At What Point Does Mass Cease to Matter? I know very little about physics so I naturally have a lot of simple minded questions. 
Assuming I am piloting a rocket and want to obtain the fastest speed possible. 


*

*At what point does mass more or less cease to influence drag/retrograde effects on the rocket? 

*When I am "out of" (more or less free from) the gravity well of the Earth? 

*Or maybe it is minimal as long as I am outside of the atmosphere?
 A: *

*Mass affects the acceleration through $f=ma$, The higher the mass, the lower the acceleration for a given force. Drag is not affected by mass, only by the speed and the density of the atmosphere. Mass never ceases to influence the rocket's behaviour. Any change in speed or direction (i.e. any change in velocity) is affected by mass through the above formula.

*You are never out of the gravity well of earth, it stretches  infinitely far. However, if you go more than $11km/s$ directly away from earth, you will continue to move away from it to infinity. This assumes there are no other bodies present: $11km/s$ certainly will not let you escape the sun. In other words, you will stay in the solar system.

*Not sure what you mean by "it is minimal". Mass and gravitation are  not affected by the atmosphere at all - drag is, of course. Mass always stays the same, gravitational force (from the earth) reduces as you move further from the earth.
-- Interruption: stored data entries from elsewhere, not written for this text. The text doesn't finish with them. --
### config.mk
export PLATFORM = sky130hd
export DESIGN_NAME = fbpa_ram
export DESIGN_NICKNAME = d
export VERILOG_FILES = /design/src/hw/rtl/fbpa_ram.sv
export SDC_FILE = /design/constraint.sdc
export NUM_CORES = 2
export LEC_CHECK = 0
export ABC_CLOCK_PERIOD_IN_PS = 4300
export BUFFER_PORTS_ARGS = -buffer_cell sky130_fd_sc_hd__buf_2
export CORE_ASPECT_RATIO = 0.7
export CORE_MARGIN = 3
export CORE_UTILIZATION = 55
export DETAILED_ROUTE_END_ITERATION = 6
export GPL_ROUTABILITY_DRIVEN = 1
export GPL_TIMING_DRIVEN = 0
export HOLD_SLACK_MARGIN = 0.1
export PLACE_DENSITY_LB_ADDON = 0.1
export SETUP_SLACK_MARGIN = 0.15
export SKIP_LAST_GASP = 1
export SYNTH_ARGS = -nofsm -noshare
export SYNTH_HDL_FRONTEND = slang
export SYNTH_SLANG_ARGS = --single-unit
export TNS_END_PERCENT = 10
### constraint.sdc
create_clock -name clk_i -period 4.3 [get_ports clk_i]
set_input_delay 0.86 -clock clk_i [delete_from_list [all_inputs] [get_ports clk_i]]
set_output_delay 0.86 -clock clk_i [all_outputs]
set_load 0.01 [all_outputs]
### src/hw/rtl/fbpa_ram.sv
module fbpa_ram #(
  parameter int unsigned WIDTH = 9,
  parameter int unsigned DEPTH = 256
) (
  input  logic                     clk_i,
  input  logic                     we_i,
  input  logic [$clog2(DEPTH)-1:0] waddr_i,
  input  logic [WIDTH-1:0]         wdata_i,
  input  logic [$clog2(DEPTH)-1:0] raddr_i,
  output logic [WIDTH-1:0]         rdata_o
);

  logic [WIDTH-1:0] mem_q [DEPTH];
  logic [WIDTH-1:0] rdata_q;

  // Single write port and a registered read port; no reset on contents.
  always_ff @(posedge clk_i) begin
    if (we_i) begin
      mem_q[waddr_i] <= wdata_i;
    end
    rdata_q <= mem_q[raddr_i];
  end

  assign rdata_o = rdata_q;

endmodule

Word-level counts from Yosys, hierarchy flattened:

Memory sizes are Yosys's and may differ from the RTL's. A register that Yosys moved wholly into a read port is not among the register bits.
Cells that the tools add are included.

* register bits after elaboration: 0
* bits in writable memories: 2304
* output and inout port bits: 9
* word-level logic and storage cells: 3
* memories kept: 1

Memory list
* mem_q: words 256, bits a word 9, read ports 1, clocked after memory_dff 1, wr ports 1, RTL line 13 `logic [WIDTH-1:0] mem_q [DEPTH];`

* muxes and demuxes: 2

Operators with widths (count)
* $mux 1: 2

Depth between registers and ports, before layout:

* word-level depth: 2
* depth in mapped cells: 11
* mapped depth without buffers: 6

Least setup slack after synthesis:

Ideal clock, no wire load.

* path type: input to register
* start point: in waddr_i[3]
* end point: mem mem_q[235][0], enable pin
* library setup time: 0.374 ns
* arrival: 2.347 ns
* required time: 3.926 ns
* setup slack: 1.579 ns
* cell stages on the path: 6
* buffers on the path: 3
* cells stage by stage: clkbuf_1 nor2b_1 clkbuf_1 nand4_1 clkbuf_1 nor2_1

RTL lines
* start, declared: RTL line 7 `input logic [$clog2(DEPTH)-1:0] waddr_i,`
* end, declared: RTL line 13

No word-level cell before the write port.

==> flow_summary_export.csv <==
group,metric,value,unit
critical_path,crit_path_end_kind,"register",
global_route,antenna_found_initial,30,
clock_tree,numCtsBuffers,209,
sta,layout_setup_ws,-0.395,ns
placement,routabilityCongestion,1.01,
global_route,grt_max_degree,157,
yosys,synth_area,89300,um^2
yosys,yosysWarnings,0,
yosys,ys_seq_area_frac,0.777,
critical_path,crit_slowest_cell,"buf_1",
global_route,grt_pass1_vias,44884,
run_status,status,"finished, violations left",
sta,finalHoldViolCount,0,
global_route,track_usage,0.354,
critical_path,r2r_setup_slack,0.58,ns
die,chipWidth,488,um
yosys,synth_area_per_cell,21.1,um^2
sta,maxSlewHeadroom,0.0176,
die,initial_utilization,0.555,
drt,wire_per_inst,43.3,um
critical_path,crit_arrival,5.39,ns
critical_path,crit_required,4.99,ns
placement,place.detailed.hpwl,196,mm
global_route,grt_pass1_wl,393,mm
yosys,ys_types,57,
yosys,synth-edff-count,2304,
yosys,yosys_register_bits,2313,
clock_tree,cts_max_level,4,
placement,place_inst,6401,
clock_tree,cts_tree,"yes",
drt,num_vias,48832,
layout,layout-drive-gt1-share,0.216,
layout,layout_common_cells,"edfxtp_1, mux4_2, nor2_1",
hold_path,hold_class,"input pin to register",
layout,fin_nets,4516,
layout,fin_cells,6799,
placement,dpl_worst_slack,-1.73,ns
sta,rsz0062_at_grt,"yes",
die,core_area,161000,um^2
clock_tree,cts_sinks,2313,
die,ios,36,
critical_path,crit_type,"input pin to register",
critical_path,cp-start-kind,"input pin",
layout,final_core_util,0.618,
die,die_area,167000,um^2
layout,syn2layout_area_growth,11.4,%
critical_path,crit_fanout,10,
power,p_per_area,466,nW/um^2
yosys,synth_top_flop_cell,"edfxtp_1",
critical_path,r2r_end,"rdata_o[4]$_DFF_P_",
critical_path,r2r_cells,6,
critical_path,reg2reg_from,"mem_q[112][4]$_DFFE_PP_",
clock_tree,cts_max_path_buffers,3,
sta,clock.fmax,213,MHz
critical_path,cp_top_family,"buffers and inverters",
flow_run,timing.max_cap.violations,0,
sta,setup_viol,8,
sta,setup_tns,-2.01,ns
critical_path,critical-path-max-stage-delay,0.99,ns
critical_path,path_buf_inv,3,
layout,layout_commonest_cell,"edfxtp_1",
critical_path,crit_chain,"buf_2 -> buf_2 -> buf_1 -> mux4_2 -> a22oi_1 -> a21oi_1 -> nor4_1 -> nor4_1",
drt,ant_nets,0,
die,rows,123,
critical_path,crit_path_start,"raddr_i[1]",
drt,first_pass_iters,7,
run_status,violations,"design-rule violations, negative setup slack",
clock_tree,insertion_delay,0.87,ns
sta,timing.final.crit_share,1.09,
critical_path,cp-endpoint,"rdata_o[1]$_DFF_P_",
power,p_leak,30.7,nW
drt,via_per_inst,7.18,
drt,routed_wl,294,mm
die,die_height,343,um
critical_path,cp_num_cells,8,
yosys,synth_nets,4264,
clock_tree,cts_root_buffer,"clkbuf_16",
clock_tree,cts.clk_slew.worst_paths,0.07,ns
drt,drc_errors,11,
sta,worstMarginPinSlew,1.47,ns
yosys,syn-instance-count,4237,
global_route,grt-ovfl-total,0,
power,ir_drop,0.403,mV
clock_tree,ctsHoldBuffers,0,
drt,drt_iter0_markers,9405,
sta,slew_viol_final,0,
sta,period_needed,4.69,ns
placement,io_buffers,27,
sta,finClkSkew,0.0299,ns
yosys,async_flop_share,0,
[synthesized netlist by cell type, types with 31 or more instances]
library cell / instances / area share
edfxtp_1: 2304 / 0.77
mux4_2: 467 / 0.12
nor2_1: 305 / 0.013
mux2i_1: 177 / 0.020
a22oi_1: 174 / 0.015
clkbuf_1: 120 / 0.0050
a21oi_1: 98 / 0.0055
o22ai_1: 65 / 0.0046
buf_2: 54 / 0.0030
nand2_1: 40 / 0.0017
o221ai_1: 35 / 0.0034
nand3_1: 31 / 0.0017
o21ai_0: 31 / 0.0017
[logic make-up after synthesis]
| logic type | share of synthesized area |
|---|---|
| and+or+nand+nor | 0.0250 |
| muxes | 0.143 |
| AOI/OAI and AO/OA | 0.0375 |
| DFF | 0.777 |
| buffers and inverters | 0.0175 |
[area by class of cell]
type | count | area (um^2)
Inverter | 2 | 7.51
Timing Repair Buffer | 41 | 583
Fill cell | 11157 | 61500
Sequential cell | 2313 | 69400
Antenna cell | 17 | 42.5
Clock inverter | 117 | 1110
Clock buffer | 262 | 5520
Tap cell | 2125 | 2660
Buffer | 259 | 1610
Multi-Input combinational cell | 1663 | 18500
[metrics by stage]
step	total power, W	area [um^2]	hold slack (ns)
2_1_floorplan	0.0265	89300	0.763
3_3_place_gp	0.0281	92100	1.23
3_5_place_dp	0.0281	92500	1.24
4_1_cts	0.0462	99300	0.384
5_1_grt	0.0472	99400	0.406
6_report	0.0464	99400	0.407
[worst min path at each step]
stage	start	to	slack (ns)	cells after the start
2_1_floorplan	mem_q[192][4]$_DFFE_PP_	rdata_o[4]$_DFF_P_	0.76	6
3_3_place_gp	mem_q[6][7]$_DFFE_PP_	rdata_o[7]$_DFF_P_	1.23	6
3_5_place_dp	mem_q[7][7]$_DFFE_PP_	rdata_o[7]$_DFF_P_	1.24	6
4_1_cts	wdata_i[3]	mem_q[91][3]$_DFFE_PP_	0.38	1
5_1_grt	wdata_i[3]	mem_q[91][3]$_DFFE_PP_	0.41	1
6_report	wdata_i[3]	mem_q[91][3]$_DFFE_PP_	0.41	1
[repair_timing]
action                                  in CTS  in global routing
buffers inserted                             2                  0
endpoints found under the setup margin       9                  9
resized for setup                           26                 18
cloned                                       0                  0
[where the power goes]
| part | internal, W | leakage [nW] | switching (W) |
|---|---|---|---|
| Sequential | 0.0249 | 20.8 | 0.0000145 |
| Clock | 0.0102 | 3.24 | 0.00840 |
| Combinational | 0.000788 | 6.72 | 0.00210 |
[metal layers]
metal,GRT usage,share of wire,vias up
li1,-,-,18331
met1,0.516,0.38,25776
met2,0.454,0.40,4143
met3,0.179,0.17,565
met4,0.130,0.040,17
met5,0.00796,0.00083,-
[state kept, by name, summed over array words and instances, names as in the netlist]
name     cells
rdata_o      9
mem_q     2304
(Power assumes the default switching activity.)
`src/hw/rtl/cbs_pkg.sv`:
```
// cbs_pkg: shared types, codes and helpers for the budget and deadline engine
`timescale 1ns / 1ps
package cbs_pkg;

  localparam int TASKS_DEF      = 16;
  localparam int MAX_ROUNDS_DEF = 64;

  localparam int TW  = 32;  // time and budget width
  localparam int PW  = 31;  // nominal budget and period width
  localparam int UW  = 16;  // inverse utilization width
  localparam int CW  = 20;  // min capacity width
  localparam int IDW = 4;   // task id port width

  typedef logic [1:0] mode_t;
  localparam mode_t MODE_LOAD     = 2'd0;
  localparam mode_t MODE_ACTIVATE = 2'd1;
  localparam mode_t MODE_PREEMPT  = 2'd2;
  localparam mode_t MODE_END      = 2'd3;

  typedef logic [2:0] action_t;
  localparam action_t ACT_READY      = 3'd0;
  localparam action_t ACT_RECHARGING = 3'd1;
  localparam action_t ACT_STACKED    = 3'd2;
  localparam action_t ACT_SUSPENDED  = 3'd3;
  localparam action_t ACT_LOADED     = 3'd4;

  typedef struct packed {
    logic [TW-1:0] deadline;
    logic [TW-1:0] budget;
    logic          active;
  } dyn_t;

  typedef struct packed {
    logic [PW-1:0] budget;
    logic [PW-1:0] period;
    logic [UW-1:0] inv_util;
  } par_t;

  typedef struct packed {
    logic we_dyn;
    logic we_par;
  } tbl_wr_t;

  function automatic logic below_min(input logic [TW-1:0] bud, input logic [CW-1:0] minc);
    below_min = $signed(bud) < $signed({{(TW-CW){1'b0}}, minc});
  endfunction

  function automatic logic above_min(input logic [TW-1:0] bud, input logic [CW-1:0] minc);
    above_min = $signed(bud) > $signed({{(TW-CW){1'b0}}, minc});
  endfunction

endpackage

```
`src/hw/rtl/cbs_alu.sv`:
```
// cbs_alu: shared 32-bit add/subtract unit
`timescale 1ns / 1ps
module cbs_alu (
  input  logic [cbs_pkg::TW-1:0] a,
  input  logic [cbs_pkg::TW-1:0] b,
  input  logic                   sub,
  output logic [cbs_pkg::TW-1:0] y
);

  logic [cbs_pkg::TW-1:0] b_eff;

  assign b_eff = sub ? ~b : b;
  assign y     = a + b_eff + {{(cbs_pkg::TW-1){1'b0}}, sub};

endmodule

```
`src/hw/rtl/cbs_tbl.sv`:
```
// cbs_tbl: per-task parameter and server state memories with valid bits
`timescale 1ns / 1ps
module cbs_tbl #(
  parameter int TASKS = cbs_pkg::TASKS_DEF,
  parameter int IW    = $clog2(TASKS)
) (
  input  logic                 clk,
  input  logic                 rst_n,
  input  logic                 rd_en,
  input  logic [IW-1:0]        rd_idx,
  output cbs_pkg::dyn_t        rd_dyn,
  output cbs_pkg::par_t        rd_par,
  input  cbs_pkg::tbl_wr_t     wr,
  input  logic [IW-1:0]        wr_idx,
  input  cbs_pkg::dyn_t        wr_dyn,
  input  cbs_pkg::par_t        wr_par
);

  cbs_pkg::dyn_t dyn_mem [TASKS];
  cbs_pkg::par_t par_mem [TASKS];
  logic [TASKS-1:0] dyn_vld_r;
  logic [TASKS-1:0] par_vld_r;
  cbs_pkg::dyn_t dyn_q_r;
  cbs_pkg::par_t par_q_r;
  logic dyn_vq_r;
  logic par_vq_r;

  always_ff @(posedge clk) begin
    if (!rst_n) begin
      dyn_vld_r <= '0;
      par_vld_r <= '0;
    end else begin
      if (wr.we_dyn) dyn_vld_r[wr_idx] <= 1'b1;
      if (wr.we_par) par_vld_r[wr_idx] <= 1'b1;
    end
  end

  always_ff @(posedge clk) begin
    if (wr.we_dyn) dyn_mem[wr_idx] <= wr_dyn;
    if (wr.we_par) par_mem[wr_idx] <= wr_par;
    if (rd_en) begin
      dyn_q_r  <= dyn_mem[rd_idx];
      par_q_r  <= par_mem[rd_idx];
      dyn_vq_r <= dyn_vld_r[rd_idx];
      par_vq_r <= par_vld_r[rd_idx];
    end
  end

  // entries never written read as zero
  assign rd_dyn = dyn_vq_r ? dyn_q_r : '0;
  assign rd_par = par_vq_r ? par_q_r : '0;

endmodule

```
`src/hw/rtl/cbs_budget_deadline_engine.sv`:
```
// cbs_budget_deadline_engine: constant bandwidth server budget and deadline engine
//
//   channel  | ports                                   | timing
//   ---------+-----------------------------------------+------------------------------
//   request  | start, busy, in_*                       | taken when start & !busy
//   result   | out_valid, out_*                        | one-cycle strobe, no stall
//   config   | cfg_we, cfg_wdata                       | written when cfg_we
//
// load passes through the read, difference and done states; activate, preempt
// and end take more adder steps, and a recharge repeats its check and move
// states for at most MAX_ROUNDS rounds. every time and budget add and subtract
// goes through one shared 32-bit adder. busy stays high until the cycle of the
// strobe. reset clears all tables through per-entry valid bits, so no clearing
// pass is needed.
`timescale 1ns / 1ps
module cbs_budget_deadline_engine #(
  parameter int TASKS      = cbs_pkg::TASKS_DEF,
  parameter int MAX_ROUNDS = cbs_pkg::MAX_ROUNDS_DEF
) (
  input  logic                          clk,
  input  logic                          rst_n,
  input  logic                          start,
  output logic                          busy,
  input  logic [1:0]                    in_mode,
  input  logic [cbs_pkg::IDW-1:0]       in_task_id,
  input  logic [cbs_pkg::TW-1:0]        in_now,
  input  logic [cbs_pkg::PW-1:0]        in_load_budget,
  input  logic [cbs_pkg::PW-1:0]        in_load_period,
  input  logic [cbs_pkg::UW-1:0]        in_load_inv_util,
  input  logic                          in_holds_resource,
  input  logic                          in_has_pending,
  output logic                          out_valid,
  output logic [2:0]                    out_action,
  output logic [cbs_pkg::TW-1:0]        out_new_deadline,
  output logic signed [cbs_pkg::TW-1:0] out_budget_left,
  output logic [cbs_pkg::TW-1:0]        out_timer_delay,
  output logic                          out_overrun,
  input  logic                          cfg_we,
  input  logic [cbs_pkg::CW-1:0]        cfg_wdata
);

  localparam int IW = $clog2(TASKS);
  localparam int RW = $clog2(MAX_ROUNDS + 1);
  localparam int TW = cbs_pkg::TW;
  localparam int PW = cbs_pkg::PW;
  localparam int UW = cbs_pkg::UW;

  localparam logic [3:0] S_IDLE   = 4'd0;
  localparam logic [3:0] S_RD     = 4'd1;
  localparam logic [3:0] S_DIFF   = 4'd2;
  localparam logic [3:0] S_ACC    = 4'd3;
  localparam logic [3:0] S_MUL    = 4'd4;
  localparam logic [3:0] S_SLACK  = 4'd5;
  localparam logic [3:0] S_RESET  = 4'd6;
  localparam logic [3:0] S_RC_CHK = 4'd7;
  localparam logic [3:0] S_RC_MOV = 4'd8;
  localparam logic [3:0] S_DELAY  = 4'd9;
  localparam logic [3:0] S_DONE   = 4'd10;

  logic [3:0] state_r, state_nxt;

  cbs_pkg::mode_t   mode_r;
  logic [IW-1:0]    idx_r;
  logic [TW-1:0]    now_r;
  logic [PW-1:0]    ldb_r;
  logic [PW-1:0]    ldp_r;
  logic [UW-1:0]    ldiu_r;
  logic             holds_r;
  logic             pend_r;

  logic [TW-1:0]    dl_r;
  logic [TW-1:0]    bud_r;
  logic             act_r;
  logic [PW-1:0]    nom_r;
  logic [PW-1:0]    per_r;
  logic [UW-1:0]    iu_r;
  logic [TW-1:0]    dnow_r;
  logic [TW-1:0]    prod_r;
  logic [TW-1:0]    delay_r;
  logic [RW-1:0]    round_r;
  cbs_pkg::action_t action_r;
  logic             ovr_r;

  logic [TW-1:0]           last_r;
  logic [cbs_pkg::CW-1:0]  min_cap_r;

  logic                    out_valid_r;
  cbs_pkg::action_t        out_action_r;
  logic [TW-1:0]           out_dl_r;
  logic [TW-1:0]           out_bud_r;
  logic [TW-1:0]           out_td_r;
  logic                    out_ovr_r;

  logic [IW-1:0]      in_idx;
  logic               accept;
  logic [TW-1:0]      alu_a, alu_b, alu_y;
  logic               alu_sub;
  logic [TW+UW-1:0]   mul_full;
  logic               low;
  logic               last_round;

  cbs_pkg::dyn_t    rd_dyn, wr_dyn;
  cbs_pkg::par_t    rd_par, wr_par;
  cbs_pkg::tbl_wr_t tbl_wr;

  assign accept = start && (state_r == S_IDLE);
  assign busy   = (state_r != S_IDLE);

  always_comb begin
    in_idx = '0;
    for (int i = 0; i < (1 << cbs_pkg::IDW); i++) begin
      if (in_task_id == cbs_pkg::IDW'(i)) in_idx = IW'(i % TASKS);
    end
  end

  cbs_alu u_alu (
    .a   (alu_a),
    .b   (alu_b),
    .sub (alu_sub),
    .y   (alu_y)
  );

  assign wr_dyn        = '{deadline: dl_r, budget: bud_r, active: act_r};
  assign wr_par        = '{budget: ldb_r, period: ldp_r, inv_util: ldiu_r};
  assign tbl_wr.we_dyn = (state_r == S_DONE);
  assign tbl_wr.we_par = (state_r == S_DONE) && (mode_r == cbs_pkg::MODE_LOAD);

  cbs_tbl #(
    .TASKS (TASKS),
    .IW    (IW)
  ) u_tbl (
    .clk    (clk),
    .rst_n  (rst_n),
    .rd_en  (accept),
    .rd_idx (in_idx),
    .rd_dyn (rd_dyn),
    .rd_par (rd_par),
    .wr     (tbl_wr),
    .wr_idx (idx_r),
    .wr_dyn (wr_dyn),
    .wr_par (wr_par)
  );

  assign mul_full   = {{UW{1'b0}}, bud_r} * {{TW{1'b0}}, iu_r};
  assign low        = cbs_pkg::below_min(alu_y, min_cap_r);
  assign last_round = (round_r == RW'(MAX_ROUNDS));

  // sequencer and shared adder operand select
  always_comb begin
    state_nxt = state_r;
    alu_a     = dl_r;
    alu_b     = now_r;
    alu_sub   = 1'b1;
    unique case (state_r)
      S_IDLE: begin
        if (start) state_nxt = S_RD;
      end
      S_RD: begin
        state_nxt = S_DIFF;
      end
      S_DIFF: begin
        if (mode_r == cbs_pkg::MODE_LOAD) begin
          state_nxt = S_DONE;
        end else if (mode_r == cbs_pkg::MODE_ACTIVATE) begin
          if (!act_r || alu_y[TW-1]) state_nxt = S_RESET;
          else if (cbs_pkg::below_min(bud_r, min_cap_r)) state_nxt = S_RC_CHK;
          else state_nxt = S_MUL;
        end else begin
          alu_a     = now_r;
          alu_b     = last_r;
          state_nxt = S_ACC;
        end
      end
      S_ACC: begin
        alu_a = bud_r;
        alu_b = dnow_r;
        if (mode_r == cbs_pkg::MODE_PREEMPT) begin
          if (holds_r) state_nxt = S_DONE;
          else if (low) state_nxt = S_RC_CHK;
          else state_nxt = S_DONE;
        end else begin
          if (!pend_r) state_nxt = S_DONE;
          else if (low) state_nxt = S_RC_CHK;
          else state_nxt = S_DONE;
        end
      end
      S_MUL: begin
        state_nxt = S_SLACK;
      end
      S_SLACK: begin
        alu_a = dnow_r;
        alu_b = prod_r;
        if ($signed(alu_y) <= 0) state_nxt = S_RESET;
        else state_nxt = S_DONE;
      end
      S_RESET: begin
        alu_a     = now_r;
        alu_b     = {1'b0, per_r};
        alu_sub   = 1'b0;
        state_nxt = S_DONE;
      end
      S_RC_CHK: begin
        alu_a   = bud_r;
        alu_b   = {1'b0, nom_r};
        alu_sub = 1'b0;
        if ($signed(bud_r) > 0) state_nxt = S_DELAY;
        else if (cbs_pkg::above_min(alu_y, min_cap_r)) state_nxt = S_DELAY;
        else if (last_round) state_nxt = S_DELAY;
        else state_nxt = S_RC_MOV;
      end
      S_RC_MOV: begin
        alu_a     = dl_r;
        alu_b     = {1'b0, per_r};
        alu_sub   = 1'b0;
        state_nxt = S_RC_CHK;
      end
      S_DELAY: begin
        state_nxt = S_DONE;
      end
      S_DONE: begin
        state_nxt = S_IDLE;
      end
      default: begin
        state_nxt = S_IDLE;
      end
    endcase
  end

  always_ff @(posedge clk) begin
    if (!rst_n) begin
      state_r     <= S_IDLE;
      last_r      <= '0;
      min_cap_r   <= '0;
      out_valid_r <= 1'b0;
    end else begin
      state_r     <= state_nxt;
      out_valid_r <= (state_r == S_DONE);
      if (cfg_we) min_cap_r <= cfg_wdata;
      if (state_r == S_ACC) last_r <= now_r;
    end
  end

  always_ff @(posedge clk) begin
    case (state_r)
      S_IDLE: begin
        if (start) begin
          mode_r   <= in_mode;
          idx_r    <= in_idx;
          now_r    <= in_now;
          ldb_r    <= in_load_budget;
          ldp_r    <= in_load_period;
          ldiu_r   <= in_load_inv_util;
          holds_r  <= in_holds_resource;
          pend_r   <= in_has_pending;
          action_r <= cbs_pkg::ACT_READY;
          ovr_r    <= 1'b0;
        end
      end
      S_RD: begin
        dl_r  <= rd_dyn.deadline;
        bud_r <= rd_dyn.budget;
        act_r <= rd_dyn.active;
        nom_r <= rd_par.budget;
        per_r <= rd_par.period;
        iu_r  <= rd_par.inv_util;
      end
      S_DIFF: begin
        dnow_r <= alu_y;
        if (mode_r == cbs_pkg::MODE_LOAD) begin
          action_r <= cbs_pkg::ACT_LOADED;
        end else if (mode_r == cbs_pkg::MODE_ACTIVATE) begin
          if (state_nxt == S_RESET) act_r <= 1'b1;
          if (state_nxt == S_RC_CHK) begin
            action_r <= cbs_pkg::ACT_RECHARGING;
            round_r  <= RW'(1);
          end
        end
      end
      S_ACC: begin
        bud_r <= alu_y;
        if (state_nxt == S_RC_CHK) begin
          action_r <= cbs_pkg::ACT_RECHARGING;
          round_r  <= RW'(1);
        end else if (mode_r == cbs_pkg::MODE_PREEMPT && holds_r) begin
          action_r <= cbs_pkg::ACT_STACKED;
        end else if (mode_r == cbs_pkg::MODE_END && !pend_r) begin
          action_r <= cbs_pkg::ACT_SUSPENDED;
        end
      end
      S_MUL: begin
        prod_r <= mul_full[TW-1:0];
      end
      S_RESET: begin
        dl_r  <= alu_y;
        bud_r <= {1'b0, nom_r};
      end
      S_RC_CHK: begin
        if ($signed(bud_r) > 0) begin
          bud_r <= {1'b0, nom_r};
        end else begin
          bud_r <= alu_y;
          if (!cbs_pkg::above_min(alu_y, min_cap_r) && last_round) ovr_r <= 1'b1;
        end
      end
      S_RC_MOV: begin
        dl_r    <= alu_y;
        round_r <= round_r + RW'(1);
      end
      S_DELAY: begin
        delay_r <= alu_y;
      end
      S_DONE: begin
        out_action_r <= action_r;
        out_dl_r     <= dl_r;
        out_bud_r    <= bud_r;
        out_td_r     <= (action_r == cbs_pkg::ACT_RECHARGING) ? delay_r : '0;
        out_ovr_r    <= ovr_r;
      end
      default: begin
      end
    endcase
  end

  assign out_valid        = out_valid_r;
  assign out_action       = out_action_r;
  assign out_new_deadline = out_dl_r;
  assign out_budget_left  = $signed(out_bud_r);
  assign out_timer_delay  = out_td_r;
  assign out_overrun      = out_ovr_r;

endmodule

```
A: Simple questions are good questions, and often do not have simple answers.
Gravity will always effect your rocket, although if you're far away enough from the gravity's source it may be negligible (not noticeable to you). So how far is "enough"? It depends on your limit of precision. Suppose you were making a trip that took 10 days, and you wanted to get there +- 1 meter, then you can neglect velocities that are smaller than 1/10 m days$^{-1}$. You can then neglect accelerations that are smaller than 1/100 m days$^{-2}$, and thus forces that are smaller than $m_{rocket}$/100 kg m days$^{-2}$. You can then use this to find the distance from the gravity source at which the force is smaller than your limit, by rearranging Newtons law of gravity for r.
$$
F = \frac{GMm}{r^2}, r = +\sqrt\frac{GMm}{F} = + \sqrt\frac{GM}{a}
$$
E.g. For Earth (M = 5.972 × 10$^{24}$ kg) and a space shuttle with a mass of 2000 tons like discovery, r works out as 
$$
r = \sqrt \frac{ 6.674×10^{−11} * 5.972 × 10^{24}}{1/(100*24*60*60)} = 5.87 × 10^{10}m
$$
For a sense of scale, the distance from the earth to the sun is 1.496 × 10$^{11}$m.
N.B. In reality, there will be so many more sources of gravity and error that you'll want a much higher precision.